= Seymour Gonne Vesey-FitzGerald =

Seymour Gonne Vesey-FitzGerald, QC (30 May 1884 – 28 September 1954) was a British colonial civil servant, barrister, and legal academic.

== Biography ==
Vesey-FitzGerald was born in 1884, the son of Percy Seymour Vesey FitzGerald, CSI, a senior member of the Indian Civil Service, and the grandson of Sir Seymour Vesey-FitzGerald, Governor of Bombay. After attending Charterhouse School and Keble College, Oxford, he joined the ICS in 1907, serving in the Central Provinces as a registrar, district judge and eventually legal secretary to the Legislative Council.

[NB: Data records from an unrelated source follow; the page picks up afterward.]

**src/rtl/sopc_run_monitor.sv**
```systemverilog
// Reset sequencer and run monitor: stretches rst into cpu_rst_o, counts RUN cycles, ends on tohost store, halt or budget.
// Latency: status outputs are decoded from the state register and are valid one edge after the deciding input cycle.
// Backpressure: none; inputs are sampled only in RUN. Optional self-loop halt detect: SOPC_RUN_MONITOR_HALT_DETECT_EN.
module sopc_run_monitor #(
    parameter int                ADDR_W       = 32,
    parameter int                DATA_W       = 32,
    parameter int                CNT_W        = 32,
    parameter int                RESET_CYCLES = 10,
    parameter int                MAX_CYCLES   = 50,
    parameter logic [ADDR_W-1:0] TOHOST_ADDR  = ADDR_W'(32'h0000_1000),
    parameter logic [DATA_W-1:0] PASS_VALUE   = DATA_W'(1),
    parameter int                STALL_LIMIT  = 8
) (
    input  logic              clk,
    input  logic              rst,
    output logic              cpu_rst_o,
    input  logic [ADDR_W-1:0] pc_i,
    input  logic              mem_we_i,
    input  logic [ADDR_W-1:0] mem_addr_i,
    input  logic [DATA_W-1:0] mem_data_i,
    output logic [CNT_W-1:0]  cycle_cnt_o,
    output logic              done_o,
    output logic              pass_o,
    output logic [DATA_W-1:0] result_o,
    output logic              timeout_o,
    output logic              halted_o
);

    if (RESET_CYCLES < 1) begin : g_chk_reset
        $error("sopc_run_monitor: RESET_CYCLES must be >= 1");
    end
    if (MAX_CYCLES < 1 || (CNT_W < 63 && longint'(MAX_CYCLES) >= (longint'(1) << CNT_W))) begin : g_chk_max
        $error("sopc_run_monitor: MAX_CYCLES must be >= 1 and < 2**CNT_W");
    end
    if (STALL_LIMIT < 1) begin : g_chk_stall
        $error("sopc_run_monitor: STALL_LIMIT must be >= 1");
    end

    localparam int                HOLD_W    = (RESET_CYCLES > 1) ? $clog2(RESET_CYCLES) : 1;
    localparam logic [HOLD_W-1:0] HOLD_LAST = HOLD_W'(RESET_CYCLES - 1);
    localparam logic [CNT_W-1:0]  CNT_LAST  = CNT_W'(MAX_CYCLES - 1);

    typedef enum logic [2:0] {
        ST_HOLD,
        ST_RUN,
        ST_DONE,
        ST_TIMEOUT,
        ST_HALT
    } state_t;

    state_t              state;
    state_t              state_nxt;
    logic [HOLD_W-1:0]   hold_cnt;
    logic [CNT_W-1:0]    cycle_cnt;
    logic [DATA_W-1:0]   result_r;
    logic                pass_r;
    logic                store_hit;
    logic                budget_hit;
    logic                halt_hit;
    logic [DATA_W-1:0]   halt_pc;

    assign store_hit  = mem_we_i && (mem_addr_i == TOHOST_ADDR);
    assign budget_hit = (cycle_cnt == CNT_LAST);

`ifdef SOPC_RUN_MONITOR_HALT_DETECT_EN
    localparam int                 STALL_W    = $clog2(STALL_LIMIT + 1);
    localparam logic [STALL_W-1:0] STALL_LAST = STALL_W'(STALL_LIMIT - 1);

    logic [ADDR_W-1:0]  pc_d1;
    logic [ADDR_W-1:0]  pc_d2;
    logic               pc_v1;
    logic               pc_v2;
    logic [STALL_W-1:0] stall_cnt;
    logic               pc_match;

    // Two-back compare catches "b ." with its delay slot (X, X+4, X, ...).
    assign pc_match = pc_v2 && (pc_i == pc_d2);
    assign halt_hit = pc_match && (stall_cnt == STALL_LAST);
    assign halt_pc  = DATA_W'(pc_i);

    always_ff @(posedge clk or posedge rst) begin
        if (rst) begin
            pc_d1     <= '0;
            pc_d2     <= '0;
            pc_v1     <= 1'b0;
            pc_v2     <= 1'b0;
            stall_cnt <= '0;
        end else if (state == ST_RUN) begin
            pc_d1     <= pc_i;
            pc_d2     <= pc_d1;
            pc_v1     <= 1'b1;
            pc_v2     <= pc_v1;
            stall_cnt <= pc_match ? stall_cnt + 1'b1 : '0;
        end else begin
            pc_v1     <= 1'b0;
            pc_v2     <= 1'b0;
            stall_cnt <= '0;
        end
    end
`else
    logic unused_pc;

    assign unused_pc = ^pc_i;
    assign halt_hit  = 1'b0;
    assign halt_pc   = '0;
`endif

    always_ff @(posedge clk or posedge rst) begin
        if (rst) begin
            state <= ST_HOLD;
        end else begin
            state <= state_nxt;
        end
    end

    always_comb begin
        state_nxt = state;
        case (state)
            ST_HOLD: begin
                if (hold_cnt == HOLD_LAST) state_nxt = ST_RUN;
            end
            ST_RUN: begin
                if (store_hit)       state_nxt = ST_DONE;
                else if (halt_hit)   state_nxt = ST_HALT;
                else if (budget_hit) state_nxt = ST_TIMEOUT;
            end
            default: state_nxt = state;
        endcase
    end

    always_comb begin
        cpu_rst_o = (state == ST_HOLD);
        done_o    = (state == ST_DONE);
        pass_o    = (state == ST_DONE) && pass_r;
        timeout_o = (state == ST_TIMEOUT);
        halted_o  = (state == ST_HALT);
    end

    // The run counter only advances while staying in RUN, so it freezes on the exit edge.
    always_ff @(posedge clk or posedge rst) begin
        if (rst) begin
            hold_cnt  <= '0;
            cycle_cnt <= '0;
            result_r  <= '0;
            pass_r    <= 1'b0;
        end else begin
            if (state == ST_HOLD && hold_cnt != HOLD_LAST) begin
                hold_cnt <= hold_cnt + 1'b1;
            end
            if (state == ST_RUN) begin
                if (state_nxt == ST_RUN) begin
                    cycle_cnt <= cycle_cnt + 1'b1;
                end
                if (store_hit) begin
                    result_r <= mem_data_i;
                    pass_r   <= (mem_data_i == PASS_VALUE);
                end else if (halt_hit) begin
                    result_r <= halt_pc;
                end
            end
        end
    end

    assign cycle_cnt_o = cycle_cnt;
    assign result_o    = result_r;

endmodule

```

He returned to England in 1923 and taught Oriental laws in Oxford and London throughout the 1920s and early 1930s. In 1927, he became Lecturer in Hindu and Mohamedan Laws at the Inns of Court. In 1935, he became Supervisor of the Indian Civil Service Probationers at the University of London, and two years later became Reader in Indian Law. Between 1946 and 1951, he was then Professor of Oriental Laws at the School of Oriental and African Studies and was the first head of the department from 1948, and Dean of the University of London's Faculty of Law between 1948 and 1951, when he retired. He died three years later.